En hij deed wat kwaad was in de ogen des HEEREN, en wandelde in den weg zijns vaders, en in zijn zonde, waarmede hij Israel had doen zondigen.
27 E Baasa filho de Aías, o qual era da casa de Issacar, fez conspiração contra ele: e feriu-o Baasa em Gibetom, que era dos filisteus: porque Nadabe e todo Israel tinham cercado a Gibetom.
En Baesa, de zoon van Ahia, van het huis van Issaschar, maakte een verbintenis tegen hem, en Baesa sloeg hem te Gibbethon, hetwelk der Filistijnen is, als Nadab en gans Israel Gibbethon belegerden.
28 Matou-o, pois, Baasa no terceiro ano de Asa rei de Judá, e reinou em seu lugar.
En Baesa doodde hem, in het derde jaar van Asa, den koning van Juda, en werd koning in zijn plaats.
29 E quando ele veio ao reino, feriu toda a casa de Jeroboão, sem deixar alma vivente dos de Jeroboão, até exterminá-lo, conforme à palavra do SENHOR que ele falou por seu servo Aías silonita;
Het geschiedde nu, als hij regeerde, dat hij het ganse huis van Jerobeam sloeg; hij liet niets over van Jerobeam, wat adem had, totdat hij hem verdelgd had, naar het woord des HEEREN, dat Hij gesproken had door den dienst van Zijn knecht Ahia, den Siloniet;
30 Por causa dos pecados de Jeroboão que ele havia cometido, e com os quais fez pecar a Israel; e por sua provocação com que provocou à ira ao SENHOR Deus de Israel.

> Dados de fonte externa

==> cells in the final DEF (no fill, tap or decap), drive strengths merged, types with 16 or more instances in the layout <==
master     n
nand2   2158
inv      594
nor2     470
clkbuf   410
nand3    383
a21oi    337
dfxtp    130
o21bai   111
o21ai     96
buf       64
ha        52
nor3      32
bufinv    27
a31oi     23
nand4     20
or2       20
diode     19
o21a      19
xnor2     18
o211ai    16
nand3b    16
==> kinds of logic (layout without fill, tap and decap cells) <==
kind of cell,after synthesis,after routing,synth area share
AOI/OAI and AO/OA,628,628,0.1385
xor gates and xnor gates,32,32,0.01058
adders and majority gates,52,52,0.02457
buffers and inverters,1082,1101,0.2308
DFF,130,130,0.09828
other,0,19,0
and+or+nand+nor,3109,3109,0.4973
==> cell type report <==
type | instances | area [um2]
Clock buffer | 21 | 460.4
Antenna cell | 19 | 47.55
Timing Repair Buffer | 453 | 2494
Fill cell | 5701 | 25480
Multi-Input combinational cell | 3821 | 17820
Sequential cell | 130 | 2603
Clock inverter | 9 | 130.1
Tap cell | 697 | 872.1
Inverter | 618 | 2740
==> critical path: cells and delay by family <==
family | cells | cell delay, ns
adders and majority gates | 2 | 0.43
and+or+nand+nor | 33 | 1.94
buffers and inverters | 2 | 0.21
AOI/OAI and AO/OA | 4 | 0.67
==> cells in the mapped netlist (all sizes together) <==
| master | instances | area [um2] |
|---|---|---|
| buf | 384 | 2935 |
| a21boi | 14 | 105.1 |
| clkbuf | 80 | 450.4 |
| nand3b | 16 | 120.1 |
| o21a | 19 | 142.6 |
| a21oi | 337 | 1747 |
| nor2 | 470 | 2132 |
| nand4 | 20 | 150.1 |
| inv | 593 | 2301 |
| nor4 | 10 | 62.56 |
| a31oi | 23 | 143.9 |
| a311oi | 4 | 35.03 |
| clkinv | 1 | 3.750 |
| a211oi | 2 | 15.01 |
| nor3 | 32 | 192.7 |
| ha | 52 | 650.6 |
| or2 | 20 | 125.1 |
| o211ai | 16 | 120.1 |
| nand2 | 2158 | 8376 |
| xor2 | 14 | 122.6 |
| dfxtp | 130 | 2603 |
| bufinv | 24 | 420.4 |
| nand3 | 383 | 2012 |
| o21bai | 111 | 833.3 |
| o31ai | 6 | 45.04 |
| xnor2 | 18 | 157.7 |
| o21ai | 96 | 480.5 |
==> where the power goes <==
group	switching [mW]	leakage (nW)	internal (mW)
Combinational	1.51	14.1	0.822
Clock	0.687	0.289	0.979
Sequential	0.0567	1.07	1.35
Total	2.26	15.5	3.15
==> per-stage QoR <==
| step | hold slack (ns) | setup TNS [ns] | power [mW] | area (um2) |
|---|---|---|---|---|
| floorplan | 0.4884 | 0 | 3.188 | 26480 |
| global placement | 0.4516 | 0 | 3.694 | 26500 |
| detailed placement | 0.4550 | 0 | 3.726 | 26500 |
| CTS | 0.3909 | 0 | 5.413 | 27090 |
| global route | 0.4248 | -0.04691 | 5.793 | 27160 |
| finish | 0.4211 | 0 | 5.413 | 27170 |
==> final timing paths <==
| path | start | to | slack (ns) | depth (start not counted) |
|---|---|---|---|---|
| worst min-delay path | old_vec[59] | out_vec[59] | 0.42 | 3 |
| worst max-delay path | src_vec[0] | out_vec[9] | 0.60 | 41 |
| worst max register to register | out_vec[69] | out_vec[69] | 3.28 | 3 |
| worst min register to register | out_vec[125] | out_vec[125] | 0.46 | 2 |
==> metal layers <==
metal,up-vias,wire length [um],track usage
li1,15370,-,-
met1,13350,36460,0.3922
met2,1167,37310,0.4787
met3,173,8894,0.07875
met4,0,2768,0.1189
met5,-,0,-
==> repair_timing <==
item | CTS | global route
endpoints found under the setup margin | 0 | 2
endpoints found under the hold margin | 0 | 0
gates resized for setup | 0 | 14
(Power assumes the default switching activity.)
$ cat src/rtl/pig_fsm.sv
module pig_fsm
    import pig_pkg::*;
(
    input  logic clk,
    input  logic rst_n,
    input  logic tick_i,
    input  logic code_ok_i,
    input  logic aligned_i,
    input  logic pie_en_i,
    input  logic sqw_en_i,
    output logic flag_set_o,
    output logic sqw_pulse_o
);
    pig_state_e state, nxt;
    logic active, evt;

    assign active = code_ok_i && (pie_en_i || sqw_en_i);
    assign evt    = tick_i && active && aligned_i;

    always_comb begin
        nxt = state;
        unique case (state)
            ST_IDLE: begin
                if (evt && sqw_en_i)  nxt = ST_PULSE;   // fire
                else if (active)      nxt = ST_WAIT;    // arm
            end
            ST_WAIT: begin
                if (evt && sqw_en_i)  nxt = ST_PULSE;   // fire
                else if (!active)     nxt = ST_IDLE;    // disarm
            end
            ST_PULSE: begin
                if (evt && sqw_en_i)          nxt = ST_PULSE;                    // fire
                else if (tick_i || !sqw_en_i) nxt = active ? ST_WAIT : ST_IDLE;  // expire
            end
            default: nxt = ST_IDLE;
        endcase
    end

    always_ff @(posedge clk or negedge rst_n) begin
        if (!rst_n) state <= ST_IDLE;
        else        state <= nxt;
    end

    always_ff @(posedge clk or negedge rst_n) begin
        if (!rst_n) flag_set_o <= 1'b0;
        else        flag_set_o <= evt && pie_en_i;
    end

    assign sqw_pulse_o = (state == ST_PULSE);

    AST_FLAG_ONE_CLK: assert property (@(posedge clk) disable iff (!rst_n)
        flag_set_o |=> !flag_set_o)
        else $error("flag strobe longer than one clock");
    AST_FLAG_NEEDS_PIE: assert property (@(posedge clk) disable iff (!rst_n)
        $rose(flag_set_o) |-> $past(pie_en_i) && $past(tick_i))
        else $error("flag strobe without enable and tick");
    AST_PULSE_ENDS_ON_TICK: assert property (@(posedge clk) disable iff (!rst_n)
        (state == ST_PULSE && tick_i) |=> state != ST_PULSE)
        else $error("pulse outlived its tick");
    AST_PULSE_NEEDS_SQW: assert property (@(posedge clk) disable iff (!rst_n)
        $rose(sqw_pulse_o) |-> $past(sqw_en_i))
        else $error("pulse without square-wave enable");
endmodule
===== config.mk =====
export PLATFORM = sky130hd
export DESIGN_NAME = prot_gate
export DESIGN_NICKNAME = d
export VERILOG_FILES = /design/src/rtl/prot_gate.sv
export SDC_FILE = /design/constraint.sdc
export NUM_CORES = 1
export LEC_CHECK = 0
export ABC_AREA = 0
export BUFFER_PORTS_ARGS = -buffer_cell sky130_fd_sc_hd__buf_2
export CAP_MARGIN = 10
export CORE_AREA = 2 2 39 41
export CTS_BUF_LIST = sky130_fd_sc_hd__clkbuf_4
export DETAILED_ROUTE_END_ITERATION = 10
export DIE_AREA = 0 0 41 43
export MAX_ROUTING_LAYER = met4
export SYNTH_ARGS = -nofsm -noshare
export SYNTH_HDL_FRONTEND = slang
export SYNTH_SLANG_ARGS = --single-unit

===== constraint.sdc =====
create_clock -name clk -period 2.98 [get_ports clk]
set_clock_uncertainty 0.1 [all_clocks]
set_input_delay 0.447 -clock clk [delete_from_list [all_inputs] [get_ports clk]]
set_output_delay 0.447 -clock clk [all_outputs]
set_load 0.01 [all_outputs]
### src/rtl/pipe_adc_pkg.sv
package pipe_adc_pkg;
  localparam int CODE_W = 2;
  typedef logic [CODE_W-1:0] stage_code_t;
endpackage

### src/rtl/ec_delay.sv
module ec_delay #(
  parameter int W     = 2,
  parameter int DEPTH = 1
) (
  input  logic         clk_i,
  input  logic         rst_ni,
  input  logic [W-1:0] d_i,
  output logic [W-1:0] q_o
);
  logic [W-1:0] sr_q [DEPTH];

  always_ff @(posedge clk_i or negedge rst_ni) begin
    if (!rst_ni) begin
      for (int i = 0; i < DEPTH; i++) sr_q[i] <= '0;
    end else begin
      sr_q[0] <= d_i;
      for (int i = 1; i < DEPTH; i++) sr_q[i] <= sr_q[i-1];
    end
  end

  assign q_o = sr_q[DEPTH-1];
endmodule

### src/rtl/ec_overlap_add.sv
module ec_overlap_add #(
  parameter int NSTAGE = 11,
  localparam int RES_W = NSTAGE + 1,
  localparam int SUM_W = RES_W + 1
) (
  input  logic [2*NSTAGE-1:0] codes_i,
  output logic [RES_W-1:0]    word_o
);
  logic [SUM_W-1:0] sum;

  always_comb begin
    sum = '0;
    for (int k = 0; k < NSTAGE; k++) begin
      sum = sum + (SUM_W'(codes_i[2*k +: 2]) << (NSTAGE - 1 - k));
    end
    word_o = sum[SUM_W-1] ? '1 : sum[RES_W-1:0];
  end
endmodule

### src/rtl/ec_out_stage.sv
module ec_out_stage #(
  parameter int RES_W = 12,
  parameter int DEPTH = 2
) (
  input  logic             clk_i,
  input  logic             rst_ni,
  input  logic             vld_i,
  input  logic [RES_W-1:0] word_i,
  input  logic             msb_inv_i,
  input  logic             hiz_i,
  output logic [RES_W-1:0] data_o,
  output logic             data_en_o,
  output logic             vld_o
);
  logic [RES_W-1:0] word_q [DEPTH];
  logic [DEPTH-1:0] vld_q;
  logic [RES_W-1:0] last_word;

  always_ff @(posedge clk_i or negedge rst_ni) begin
    if (!rst_ni) begin
      vld_q <= '0;
      for (int j = 0; j < DEPTH; j++) word_q[j] <= '0;
    end else begin
      vld_q[0] <= vld_i;
      if (vld_i) word_q[0] <= word_i;
      for (int j = 1; j < DEPTH; j++) begin
        vld_q[j] <= vld_q[j-1];
        if (vld_q[j-1]) word_q[j] <= word_q[j-1];
      end
    end
  end

  assign last_word = word_q[DEPTH-1];
  assign vld_o     = vld_q[DEPTH-1];
  assign data_en_o = ~hiz_i;
  assign data_o    = hiz_i ? '0 : {last_word[RES_W-1] ^ msb_inv_i, last_word[RES_W-2:0]};

  AST_VALID_SPACING: assert property (@(posedge clk_i) disable iff (!rst_ni)
    vld_o |=> !vld_o);

  AST_HOLD_AFTER_VALID: assert property (@(posedge clk_i) disable iff (!rst_ni)
    vld_o |=> $stable(last_word));
endmodule

### src/rtl/pipe_adc_corrector.sv
module pipe_adc_corrector
  import pipe_adc_pkg::*;
#(
  parameter int NSTAGE   = 11,
  parameter int LAT_HALF = 13,
  localparam int RES_W      = NSTAGE + 1,
  localparam int OUT_STAGES = LAT_HALF - NSTAGE,
  localparam int IN_W       = CODE_W * NSTAGE
) (
  input  logic             clk_i,
  input  logic             rst_ni,
  input  logic [IN_W-1:0]  stage_code_i,
  input  logic             msb_inv_i,
  input  logic             hiz_i,
  output logic [RES_W-1:0] data_o,
  output logic             data_en_o,
  output logic             out_valid_o
);
  logic             phase_q;
  logic [IN_W-1:0]  aligned;
  logic             aligned_vld;
  logic [RES_W-1:0] corr_word;

  always_ff @(posedge clk_i or negedge rst_ni) begin
    if (!rst_ni) phase_q <= 1'b0;
    else         phase_q <= ~phase_q;
  end

  // Later stages wait fewer sub-clock cycles; stage k waits NSTAGE-k+1 edges.
  for (genvar k = 0; k < NSTAGE; k++) begin : g_stage
    ec_delay #(.W(CODE_W), .DEPTH(NSTAGE - k)) u_dly (
      .clk_i  (clk_i),
      .rst_ni (rst_ni),
      .d_i    (stage_code_i[CODE_W*k +: CODE_W]),
      .q_o    (aligned[CODE_W*k +: CODE_W])
    );
  end

  ec_delay #(.W(1), .DEPTH(NSTAGE)) u_vld_dly (
    .clk_i  (clk_i),
    .rst_ni (rst_ni),
    .d_i    (~phase_q),
    .q_o    (aligned_vld)
  );

  ec_overlap_add #(.NSTAGE(NSTAGE)) u_add (
    .codes_i (aligned),
    .word_o  (corr_word)
  );

  ec_out_stage #(.RES_W(RES_W), .DEPTH(OUT_STAGES)) u_out (
    .clk_i     (clk_i),
    .rst_ni    (rst_ni),
    .vld_i     (aligned_vld),
    .word_i    (corr_word),
    .msb_inv_i (msb_inv_i),
    .hiz_i     (hiz_i),
    .data_o    (data_o),
    .data_en_o (data_en_o),
    .vld_o     (out_valid_o)
  );

  AST_NO_WRAP: assert property (@(posedge clk_i) disable iff (!rst_ni)
    aligned_vld |-> (corr_word >= {aligned[CODE_W-1:0], {(RES_W-CODE_W){1'b0}}}));

  AST_ALIGN_ALTERNATE: assert property (@(posedge clk_i) disable iff (!rst_ni)
    aligned_vld |=> !aligned_vld);
endmodule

Om de zonden van Jerobeam, die zondigde, en die Israel zondigen deed, en om zijn terging, waarmede hij den HEERE, den God Israels, getergd had.
31 Os demais dos feitos de Nadabe, e todas as coisas que fez, não está tudo escrito no livro das crônicas dos reis de Israel?
Het overige nu der geschiedenissen van Nadab, en al wat hij gedaan heeft, is dat niet geschreven in het boek der kronieken der koningen van Israel?
32 E havia guerra entre Asa e Baasa, rei de Israel, durante todo o tempo deles.
En er was oorlog tussen Asa en tussen Baesa, den koning van Israel, al hun dagen.
33 No terceiro ano de Asa, rei de Judá, começou a reinar Baasa, filho de Aías, sobre todo Israel em Tirsa; e reinou vinte e quatro anos.
In het derde jaar van Asa, koning van Juda, werd Baesa, de zoon van Ahia, koning over gans Israel, te Thirza, en regeerde vier en twintig jaren.
34 E fez o que era mau aos olhos do SENHOR, e andou no caminho de Jeroboão, e em seu pecado com que fez pecar a Israel.
En hij deed wat kwaad was in de ogen des HEEREN, en wandelde in den weg van Jerobeam, en in zijn zonde, waarmede hij Israel had doen zondigen.